It’s been only a year and a half since rent regulations were renewed in Albany, and tenant leaders are scrambling to figure out if the system they just saved is already back in jeopardy.

The threat this time comes in the form of a frightening number: 5 percent.

State law requires the city to conduct a Housing and Vacancy Survey (HVS) once every three years to determine how many empty apartments there are in New York. The next survey is due to come out late next year. If the city’s vacancy rate registers lower than the 5 percent threshold used to define a “housing emergency,” the rent regulation laws can be extended for another three years. If the vacancy rate exceeds that magic number, the City Council would be forced to phase out tenant protections.

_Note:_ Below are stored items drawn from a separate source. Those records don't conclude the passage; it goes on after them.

`src/rtl/map_rom_arbiter.sv`:
```
`default_nettype none
// ============================================================================
// Module   : map_rom_arbiter
// Function : Shares one combinational map ROM between a real-time overlay
//            reader and a tracer reader with a starvation-forced tracer grant.
// Revision : 1.0 - initial release
// ============================================================================
module map_rom_arbiter #(
  parameter int MAP_WIDTH_BITS  = 4,
  parameter int MAP_HEIGHT_BITS = 4,
  parameter int STARVE_LIMIT    = 8
) (
  input  logic                       clk,
  input  logic                       reset,
  input  logic                       ov_req,
  input  logic [MAP_WIDTH_BITS-1:0]  ov_col,
  input  logic [MAP_HEIGHT_BITS-1:0] ov_row,
  output logic                       ov_val,
  output logic                       ov_valid,
  output logic                       ov_stale,
  input  logic                       tr_req,
  input  logic [MAP_WIDTH_BITS-1:0]  tr_col,
  input  logic [MAP_HEIGHT_BITS-1:0] tr_row,
  output logic                       tr_ack,
  output logic                       tr_val,
  output logic [MAP_WIDTH_BITS-1:0]  rom_col,
  output logic [MAP_HEIGHT_BITS-1:0] rom_row,
  input  logic                       rom_val
);

  typedef enum logic [1:0] {
    GNT_NONE      = 2'd0,
    GNT_OV        = 2'd1,
    GNT_TR        = 2'd2,
    GNT_TR_FORCED = 2'd3
  } grant_t;

  localparam logic [3:0] STARVE_LIMIT_C = 4'(STARVE_LIMIT);

  grant_t     grant;
  logic       tr_eff;
  logic       tr_win;
  logic       ov_val_q,   ov_val_d;
  logic       ov_valid_q, ov_valid_d;
  logic       ov_stale_q, ov_stale_d;
  logic       tr_val_q,   tr_val_d;
  logic       tr_ack_q,   tr_ack_d;
  logic [3:0] starve_cnt_q, starve_cnt_d;

  // A tracer request seen in its own ack cycle is the tail of the old one.
  always_comb begin
    grant  = GNT_NONE;
    tr_eff = tr_req & ~tr_ack_q;
    if (!reset) begin
      if (ov_req && tr_eff) begin
        grant = (starve_cnt_q >= STARVE_LIMIT_C) ? GNT_TR_FORCED : GNT_OV;
      end else if (ov_req) begin
        grant = GNT_OV;
      end else if (tr_eff) begin
        grant = GNT_TR;
      end
    end
  end

  assign tr_win = (grant == GNT_TR) || (grant == GNT_TR_FORCED);

  always_comb begin
    rom_col = '0;
    rom_row = '0;
    if (grant == GNT_OV) begin
      rom_col = ov_col;
      rom_row = ov_row;
    end else if (tr_win) begin
      rom_col = tr_col;
      rom_row = tr_row;
    end
  end

  always_comb begin
    ov_val_d     = ov_val_q;
    ov_valid_d   = 1'b0;
    ov_stale_d   = 1'b0;
    tr_val_d     = tr_val_q;
    tr_ack_d     = 1'b0;
    starve_cnt_d = starve_cnt_q;
    if (grant == GNT_OV) begin
      ov_val_d   = rom_val;
      ov_valid_d = 1'b1;
    end
    if (tr_win) begin
      tr_val_d = rom_val;
      tr_ack_d = 1'b1;
    end
    // Overlay cannot stall, so a forced tracer grant still answers it, flagged stale.
    if (grant == GNT_TR_FORCED) begin
      ov_valid_d = ov_req;
      ov_stale_d = ov_req;
    end
    if (!tr_eff || tr_win) begin
      starve_cnt_d = 4'd0;
    end else if (starve_cnt_q != 4'hF) begin
      starve_cnt_d = starve_cnt_q + 4'd1;
    end
  end

  always_ff @(posedge clk) begin
    if (reset) begin
      ov_val_q     <= 1'b0;
      ov_valid_q   <= 1'b0;
      ov_stale_q   <= 1'b0;
      tr_val_q     <= 1'b0;
      tr_ack_q     <= 1'b0;
      starve_cnt_q <= 4'd0;
    end else begin
      ov_val_q     <= ov_val_d;
      ov_valid_q   <= ov_valid_d;
      ov_stale_q   <= ov_stale_d;
      tr_val_q     <= tr_val_d;
      tr_ack_q     <= tr_ack_d;
      starve_cnt_q <= starve_cnt_d;
    end
  end

  // Outputs read as zero for the whole reset cycle, including the one whose
  // registers still hold a pre-reset grant.
  assign ov_val   = ov_val_q   & ~reset;
  assign ov_valid = ov_valid_q & ~reset;
  assign ov_stale = ov_stale_q & ~reset;
  assign tr_val   = tr_val_q   & ~reset;
  assign tr_ack   = tr_ack_q   & ~reset;

endmodule
`default_nettype wire

```
`config.mk`:
```
export PLATFORM = sky130hd
export DESIGN_NAME = map_rom_arbiter
export DESIGN_NICKNAME = d
export VERILOG_FILES = /design/src/rtl/map_rom_arbiter.sv
export SDC_FILE = /design/constraint.sdc
export NUM_CORES = 1
export LEC_CHECK = 0
export CAP_MARGIN = 20
export CORE_AREA = 2 2 40 42
export DETAILED_ROUTE_END_ITERATION = 8
export DIE_AREA = 0 0 42 44
export PLACE_DENSITY = 0.77
export SLEW_MARGIN = 0
export SYNTH_ARGS = -nofsm -noshare
export SYNTH_HDL_FRONTEND = slang
export SYNTH_SLANG_ARGS = --single-unit
export TNS_END_PERCENT = 30
```
`constraint.sdc`:
```
create_clock -name clk -period 2.53 [get_ports clk]
set_input_delay 0.506 -clock clk [delete_from_list [all_inputs] [get_ports clk]]
set_output_delay 0.506 -clock clk [all_outputs]
set_load 0.03 [all_outputs]
```
==> impl_metrics.ini, run 1 <==
[outcome]
status = finished, final reports clean

[global_route]
grt_pass1_vias = 451
antenna_found_initial = 0
groute.layer.met3.usage = 0.0542
use_met1 = 0.164
busiest_layer = met2
grt_usage = 0.134
grt_overflow_total = 0
grt_pass1_wl_um = 1850
grt_max_degree = 10
grt_use_met2 = 0.200

[synthesis]
synthCells = 44
synth_top_family_by_area = simple AND/OR/NAND/NOR gates
yosys_warnings = 0
synth.area.top_cells = dfxtp_1 40%, a22o_1 15%, nor2b_1 6.9%, ha_1 5.5%, a31oi_4 4.7%
yosys.area.top_type_share = 0.397
ys_ff_latch = 9
avgSynthCellArea_um2 = 10.3
ys_types = 16
synth_compound_gate_area_share = 0.201
synth_mux_area_frac = 0.0579
synth_simple_gate_area_frac = 0.229
synth_top_cell_by_area = dfxtp_1
ys_seq_area_frac = 0.397
synth_fp_nets = 67
synth_area_um2 = 454
yosys.area_share.adder = 0.0551
synthXorXnorAreaFrac = 0.0193

[critical_path]
crit_type = in -> out
crit_path_max_fanout = 6
cp.arrival_ns = 1.91
cp-end-kind = output port
crit_required_ns = 2.02
critPathLaunchType = input port

[floorplanning]
row_count = 14
core_mm2 = 0.00142
dieArea_mm2 = 0.00185
io_pins = 34
die_x_um = 42
start_util = 0.320
die_h_um = 44

[clocking]
hold_buffers = 0
path_clk_slew_ns = 0.06
clock-root-buffer = clkbuf_4
worstSkewPairLatency_ns = 0.26
tritoncts = done
cts_buffers = 3
htreeDepth = 1
cts_sinks = 9
cts.path.max_buffers = 2

[power]
p_int_mw = 0.264
peakVddDrop_uv = 273
power_mw = 0.362
p_switching_mw = 0.0979
p_clk_frac = 0.307
p_comb_frac = 0.284
power_frac_seq = 0.409
p_per_area_mw_per_mm2 = 429
leakage_nw = 0.387
switching_share = 0.271

[sta]
period_needed_ns = 2.42
rsz0062_at_grt = no
post-route-period-util = 0.955
maxSlewHeadroom = 0.767
skew_ns = 0.000491
setup_violations = 0
tightestPinTransition_ns = 0.349
fin_ws_ns = 0.115
fin_tns_setup_ns = 0
max_freq_mhz = 414
drv_slew = 0
hold_viol_final = 0

[drt]
via_per_inst = 4.68
dr.pass1.iters = 3
drt-wirelength-per-cell_um = 11.5
ant_nets = 0
route.detailed.drc = 0
via_count = 473
routed_wl_um = 1160
drtIter0Drc = 6

[layout]
syn2layout_area_growth_pct = 85.7
register_area_um2 = 180
fillCellCount = 123
final_nets = 109
num_antenna_cells = 0
layout-drive-gt1-share = 0.235
multi_input_area_um2 = 255

[place]
numPortBuffers = 33
dp_slack_ns = 0.0273
hpwlAfterDp_um = 922
place.gp.congestion = 0.655

[worst_hold_path]
min_path_type = reg -> reg

[run]
maxCapViolCount = 0
[logic make-up (layout without fill, tap and decap cells)]
kind of cell             Yosys count  after routing
AO/OA/AOI/OAI                      9              9
XOR/XNOR                           1              1
adder cells (fa/ha/maj)            2              2
buffers and inverters              5             46
flip-flops                         9              9
multiplexers                       2              2
AND/OR/NAND/NOR                   16             16
[routing by layer]
metal,share of wire,up-vias
li1,-,233
met1,0.39,223
met2,0.53,12
met3,0.056,5
met4,0.024,0
met5,0,-
[registers in the layout, summed over array words and instances, names as in the netlist]
name	cells
starve_cnt_q	4
ov_stale_q	1
ov_val_q	1
ov_valid_q	1
tr_ack_q	1
tr_val_q	1
[layout make-up]
cell class                      instances  share of cell area
Timing Repair Buffer                   37               0.407
Tap cell                               16              0.0237
Sequential cell                         9               0.214
Clock buffer                            4              0.0312
Multi-Input combinational cell         30               0.303
Inverter                                5              0.0223
[power groups by stage]
stage          Sequential (mW)  Clock [mW]  Combinational (mW)
2_1_floorplan            0.151           0              0.0455
3_3_place_gp             0.151           0               0.100
3_5_place_dp             0.151           0               0.102
4_1_cts                  0.148       0.116               0.103
5_1_grt                  0.148       0.124               0.109
6_report                 0.148       0.111               0.103
[synthesized netlist by cell type]
cell type  count
or3_1          1
nand3_1        1
mux2_4         1
nor4_1         1
nor2_1         5
nand2b_4       1
a31oi_4        1
dfxtp_1        9
a22o_1         8
nor3_4         1
nand2b_1       1
ha_1           2
mux2_1         1
xnor2_1        1
nor2b_1        5
inv_1          5
[worst paths after layout]
kind / cells after the start / from / slack, ns / end
max: 6 / ov_req / 0.11 / rom_row[3]
min: 2 / starve_cnt_q[2] / 0.46 / starve_cnt_q[3]
max reg2reg: 4 / tr_ack_q / 1.26 / ov_val_q
min reg2reg: 2 / starve_cnt_q[2] / 0.46 / starve_cnt_q[3]
[cells in the final DEF, fill, tap and decap left out]
cell type        count
dfxtp_1              9
nor3_4               1
nand3_1              1
a31oi_4              1
clkbuf_4             3
buf_4               13
clkbuf_1             1
dlymetal6s2s_1       2
nor2_1               5
or3_1                1
ha_1                 2
xnor2_1              1
inv_1                5
mux2_4               1
a22o_1               8
clkdlybuf4s50_1     22
nor4_1               1
nor2b_1              5
mux2_1               1
nand2b_4             1
nand2b_1             1
[worst max-delay path, cell delays in order]
cell	delay (ns)
clkdlybuf4s50_1	0.48
nor2b_1	0.27
nor3_4	0.07
buf_4	0.17
a22o_1	0.23
buf_4	0.17
[stage by stage]
step                area (um2)  hold WS [ns]   util  std cells
finish                     843         0.463  0.594        101
global route               843         0.496  0.594        101
CTS                        831         0.465  0.586        100
detailed placement         805         0.451  0.567         96
global placement           805         0.447  0.567         96
floorplan                  454         0.430      -         44
[what timing repair did]
item | in CTS | in global routing
endpoints found under the setup margin | 0 | 9
resized for setup | 0 | 2
buffers inserted | 0 | 1
No activity file was read; power rests on OpenSTA's default activity.
==> run 2: changes to the inputs <==
--- a/config.mk
+++ b/config.mk
@@ -6,10 +6,11 @@
 export NUM_CORES = 1
 export LEC_CHECK = 0
 export CAP_MARGIN = 20
-export CORE_AREA = 2 2 40 42
+export CORE_AREA = 2 2 42 44
 export DETAILED_ROUTE_END_ITERATION = 8
-export DIE_AREA = 0 0 42 44
-export PLACE_DENSITY = 0.77
+export DIE_AREA = 0 0 44 46
+export HOLD_SLACK_MARGIN = 0.02
+export PLACE_DENSITY = 0.71
 export SLEW_MARGIN = 0
 export SYNTH_ARGS = -nofsm -noshare
 export SYNTH_HDL_FRONTEND = slang
==> impl_metrics.ini, run 2 (synthesized netlist as in run 1, its figures left out) <==
[clocking]
hold_buffers = 0
cts.path.max_buffers = 2
htreeDepth = 1
cts_sinks = 9
path_clk_slew_ns = 0.06
tritoncts = done
post_cts_buffers = 0
worstSkewPairLatency_ns = 0.26
clock-root-buffer = clkbuf_4
cts_buffers = 3

[layout]
final_common_cell = clkdlybuf4s50_1
num_antenna_cells = 0
layout_common_cells = 22 x clkdlybuf4s50_1, 10 x buf_4, 9 x dfxtp_1, 8 x a22o_1
multi_input_area_um2 = 255
syn2layout_area_growth_pct = 82.9
final_util = 0.515
register_area_um2 = 180
largest_reg_flops = 4
finalNonFillerCells = 100
largest_register = starve_cnt_q
layout-drive-gt1-share = 0.205
final_nets = 107
fillCellCount = 155

[drt]
via_count = 464
dr.pass1.iters = 4
ant_nets = 0
route.detailed.drc = 0
drtIter0Drc = 6
via_per_inst = 4.64
routed_wl_um = 1090
drt-wirelength-per-cell_um = 10.9

[power]
p_clk_frac = 0.307
switching_share = 0.267
power_frac_seq = 0.414
p_switching_mw = 0.0955
p_int_mw = 0.262
peakVddDrop_uv = 329
p_comb_frac = 0.279
leakage_nw = 0.380
p_per_area_mw_per_mm2 = 430

[floorplanning]
start_util = 0.281
dieArea_mm2 = 0.00202
io_pins = 34
core_mm2 = 0.00161
die_x_um = 44
die_h_um = 46
row_count = 15

[place]
placedCellCount = 96
place.gp.congestion = 0.696
hpwlAfterDp_um = 879
numPortBuffers = 33

[critical_path]
cp.arrival_ns = 1.97
crit_path_max_fanout = 7
path_buf_inv = 3
critical-path-max-stage-delay_ns = 0.53
crit_top_cell = buf_4
cp_cell_sequence = clkdlybuf4s50_1 > nor2b_1 > nor3_4 > buf_4 > a22o_1 > buf_4
crit_type = in -> out
crit_family = buffers and inverters
slowest_stage = clkdlybuf4s50_1
crit_required_ns = 2.02
critPathLaunchType = input port
cp-end-kind = output port

[global_route]
grt_max_degree = 10
grt_overflow_total = 0
grt_pass1_vias = 364
grt_usage = 0.113
grt_pass1_wl_um = 1570
antenna_found_initial = 0

[sta]
rsz0062_at_grt = no
max_freq_mhz = 404
tightestPinTransition_ns = 0.358
skew_ns = 0.00211
setup_violations = 0
hold_viol_final = 0
maxSlewHeadroom = 0.761
post-route-period-util = 0.978
fin_tns_setup_ns = 0
period_needed_ns = 2.47
drv_slew = 0

[outcome]
status = finished, final reports clean

[run]
maxCapViolCount = 0

[worst_hold_path]
min_path_type = reg -> reg
run 2: changes by cell type in the layout (fill, tap and decap cells not counted):
cell	change
buf_4	-3
dlygate4sd2_1	+1
run 2: layout make-up:
| cell class | instances | area share |
|---|---|---|
| Timing Repair Buffer | 35 | 0.396 |
| Multi-Input combinational cell | 30 | 0.307 |
| Tap cell | 17 | 0.0256 |
| Sequential cell | 9 | 0.217 |
| Inverter | 5 | 0.0226 |
| Clock buffer | 4 | 0.0316 |
run 2: worst paths after layout:
path                                       from         endpoint  slack, ns  cells after the start
worst max register to register  starve_cnt_q[3]         tr_val_q       1.28                      4
worst min-delay path            starve_cnt_q[2]  starve_cnt_q[3]       0.46                      2
worst min register to register  starve_cnt_q[2]  starve_cnt_q[3]       0.46                      2
worst max-delay path                     ov_req       rom_row[2]       0.06                      6
run 2: routing by layer:
layer | up-vias | routed length (um) | GRT usage
li1 | 230 | - | -
met1 | 220 | 445 | 0.129
met2 | 12 | 568 | 0.165
met3 | 2 | 71 | 0.0714
met4 | 0 | 8 | 0.0545
met5 | - | 0 | 0
run 2: power groups by stage:
stage	logic (mW)	registers [mW]	clock network, mW
finish	0.0997	0.148	0.110
global placement	0.0998	0.151	0
CTS	0.101	0.148	0.115
global route	0.106	0.148	0.124
detailed placement	0.101	0.151	0
floorplan	0.0455	0.151	0
run 2: stage by stage:
step	instance area (um2)	power, mW	setup slack (ns)	hold WS [ns]
2_1_floorplan	454	0.196	0.686	0.430
6_report	831	0.357	0.0555	0.460
3_3_place_gp	801	0.251	0.0430	0.448
4_1_cts	826	0.364	0.00367	0.461
5_1_grt	831	0.379	0.00714	0.502
3_5_place_dp	801	0.252	0.0123	0.446
run 2: worst reg2reg max path, cell delays in order, from the launching register on:
cell and delay [ns]:
dfxtp_1 0.38, nor2b_1 0.10, nor3_4 0.18, buf_4 0.18, mux2_4 0.30
run 2: what timing repair did:
action	4_1_cts	5_1_grt
hold endpoints to repair	0	0
endpoints found under the setup margin	1	9
gates resized for setup	1	2
==> variant 1, RTL diff (config.mk and constraints of run 1) <==
Make the reset (`reset`) asynchronous in one clocked block.
--- a/src/rtl/map_rom_arbiter.sv
+++ b/src/rtl/map_rom_arbiter.sv
@@ -104,5 +104,5 @@
   end
 
-  always_ff @(posedge clk) begin
+  always_ff @(posedge clk or posedge reset) begin
     if (reset) begin
       ov_val_q     <= 1'b0;
Function: same outputs for any inputs over 10 cycles, from zero or initial values and one cycle with reset high; that may be too few to reach the edited logic, so the function may still have changed.
==> variant 1 against run 1 <==
  * Worst hold slack better by 46 ps
  * Final area is 8.8% higher
  * Power is 7.6% higher
  * Clock power is 5% lower
  * Die area stayed put
  * Largest power group unchanged
  * Synthesized cell count is 14% higher
  * Routed wire length is 9.4% higher
  * Sequential power is 9% higher
  * Synthesized area is 21% higher
  * Highest routed layer is now met3
  * Fmax is 0.92% lower
  * Non-clock buffer count is 3 lower
  * Sequential cell count stayed put
  * Combinational power is 19% higher
  * Worst setup slack worse by 22 ps
==> variant 1: results (changes against run 1) <==
Detailed routing
  • DR vias: 498 (+5.3%)
  • DRT Wirelength: 1270 µm (+9.4%)
  • Iteration-0 DRC Markers: 3 (-3)
  • Vias/cell: 4.83 (+3.2%)

Power and ir drop
  • Power Combinational: 0.123 mW (+19%)
  • Net Sw Frac: 27.5% (+0.41 points)
  • Total leakage power: 0.501 nW (+29%)
  • Clock group: 0.105 mW (-5%)
  • Sequential group power: 0.161 mW (+9%)

Worst setup path
  • Worst path arrival time: 1930 ps (+20 ps)
  • CP max FO: 10 (+4)

Global route
  • Vias in the first global route: 535 (+19%)
  • Met3 Use GR: 8.33% (+2.9 points)
  • Routing usage on met2: 30.0% (+10 points)
  • First-pass GRT wire length: 2140 µm (+16%)
  • Met1 GRT Util: 16.0% (-0.40 points)
  • Largest net degree at the start of global routing: 11 (+1)

Cells and area
  • Filler cell count in the final layout: 115 (-6.5%)
  • # nets final: 111 (+1.8%)

Run status
  • Status: complete, no violations

Placement
  • Gpl congestion: 0.664 (+1.3%)
  • Place WS: 7.37 ps (-19.9 ps)
  • Dpl cell area: 878 µm² (+9.2%)
  • Placed cell count: 99 (+3.1%)

Synth
  • Library cells used by synthesis: 22 (+6)
  • Post-synthesis compound-gate area fraction: 18.3% (-1.8 points)
  • Mux cell area share after synthesis: 6.62% (+0.84 points)
  • Post-synth top cells: dfrtp_1 (9), a22o_1 (8), and2b_2 (5)
  • Syn_nets: 73 (+9.0%)
  • Async SR Flop Fraction: 100% (+100 points)
  • Synth area leaders: dfrtp_1 (41%), a22o_1 (13%), and2b_2 (8.0%), ha_1 (4.6%), a21boi_4 (3.4%)
  • Post-Syn Area per Cell: 11.0 µm² (+6.2%)
  • Seq/Total Area, Yosys: 41.1% (+1.4 points)
  • Synth Flop Type: dfrtp_1

Timing
  • Clock skew: 5.87 ps (+5.38 ps)
  • Worst slew margin: 64.8% (-12 points)
==> variant 1: cell types whose count changed in the layout (fill, tap and decap cells not counted), moves of 3 or more <==
| cell | change |
|---|---|
| dlymetal6s2s_1 | +3 |
| nor2b_1 | -4 |
| buf_4 | -4 |
| dfrtp_1 | +9 |
| dfxtp_1 | -9 |
| and2b_2 | +5 |
==> variant 1: worst paths after layout <==
path                               start              end  slack (ps)  depth (start not counted)
worst min register to register  tr_val_q         tr_val_q         510                          1
min in group asynchronous          reset  starve_cnt_q[3]         740                          2
worst min-delay path            tr_val_q         tr_val_q         510                          1
worst max register to register  tr_ack_q         tr_val_q        1240                          3
worst max-delay path              tr_req       rom_row[0]          90                          6
max in group asynchronous          reset  starve_cnt_q[1]        1540                          2
==> variant 1: layout make-up <==
cell class | count | area [µm²] | area share [%]
Timing Repair Buffer | 34 | 330 | 36.0
Tap cell | 16 | 20.0 | 2.18
Inverter | 3 | 11.3 | 1.23
Sequential cell | 9 | 225 | 24.6
Multi-Input combinational cell | 37 | 304 | 33.2
Clock buffer | 4 | 26.3 | 2.86
==> variant 1: what timing repair did <==
item                       CTS  global route
hold endpoints to repair     0             0
setup endpoints to repair    0             5
gates resized for setup      0             5
==> variant 1: metal layers <==
layer | wire [µm] | part of all wire, %
met1 | 504 | 40
met2 | 677 | 53
met3 | 88 | 6.9
met4 | 0 | 0
met5 | 0 | 0
==> variant 1: worst reg2reg max path: stages (launching register included) <==
cell and delay [ps]:
dfrtp_1 380, nor2b_2 200, nor3b_2 240, mux2_2 350
==> variant 1: cells by family after synthesis <==
family,Yosys count
AND/OR/NAND/NOR,20
AO/OA/AOI/OAI,11
flip-flops,9
buffers and inverters,4
multiplexers,3
adder cells (fa/ha/maj),2
XOR/XNOR,1
==> variant 2, RTL diff (settings of run 1) <==
Made on the original files. Change the parameter `STARVE_LIMIT` from 8 to 4.
--- a/src/rtl/map_rom_arbiter.sv
+++ b/src/rtl/map_rom_arbiter.sv
@@ -9,5 +9,5 @@
   parameter int MAP_WIDTH_BITS  = 4,
   parameter int MAP_HEIGHT_BITS = 4,
-  parameter int STARVE_LIMIT    = 8
+  parameter int STARVE_LIMIT    = 4
 ) (
   input  logic                       clk,
Function: changed (a bounded check fails within 10 cycles, from zero or initial values and one cycle with reset high).
==> variant 2 against run 1 <==
  * Sequential cell count is the same
  * Sequential share of layout area is 1.3 points higher
  * Power hardly changed
  * Routed wire length fell by 9.4%
  * Final area decreased by 5.8%
  * Die area unchanged
  * Clock power decreased by 4%
  * Synthesized area shrank 1.9%
  * Clock skew about the same
  * Worst setup slack got worse by 72 ps
  * Via count shrank 7.8%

It’s a scary thought. The 1996 housing survey found that 4 percent of the city’s apartments were vacant–the highest percentage recorded since the surveys began in the 1960s.

Just how the vacancy rate would get pushed over 5 percent isn’t clear. But worrying too much about it may be a classic case of fretting about the wrong thing. All the evidence actually suggests that the vacancy rate will be lower when the results are calculated in 1999. Despite Wall Street’s jitters, the housing market is tighter now than it has been in years, asking prices on apartments are still high and vacant apartments don’t sit empty for long.

Some people have suggested that demand in the luxury market will collapse, opening up thousands of vacant apartments that would then be warehoused by greedy landlords. The assumption is that if the high-end market turns soft, individual landlords will keep units empty, hoping to wait out the lull before reducing rents.

But that notion is confounded by history. The last time the luxury market faltered, during the late 1980s, owners slashed rents so that they could fill vacant units. And there’s no reason to think things would be much different this time if the market tanks. In the October 14 Real Estate Weekly, commercial real estate executive William G. Cohen gave the following advice to market-spooked landlords: “If you are concerned about the market, you give a concession [to tenants].”

So where are all these vacant apartments coming from?
Believe it or not, the lower end of the market. In a new and puzzling phenomenon, low- to middle-rent vacancies have risen at rates far outpacing those in the luxury market. This doesn’t seem to make any sense. New York is in the grip of a long-term low-income housing shortage and poor people, unable to pay even regulated rent, are doubling and tripling up just to keep a roof over their heads.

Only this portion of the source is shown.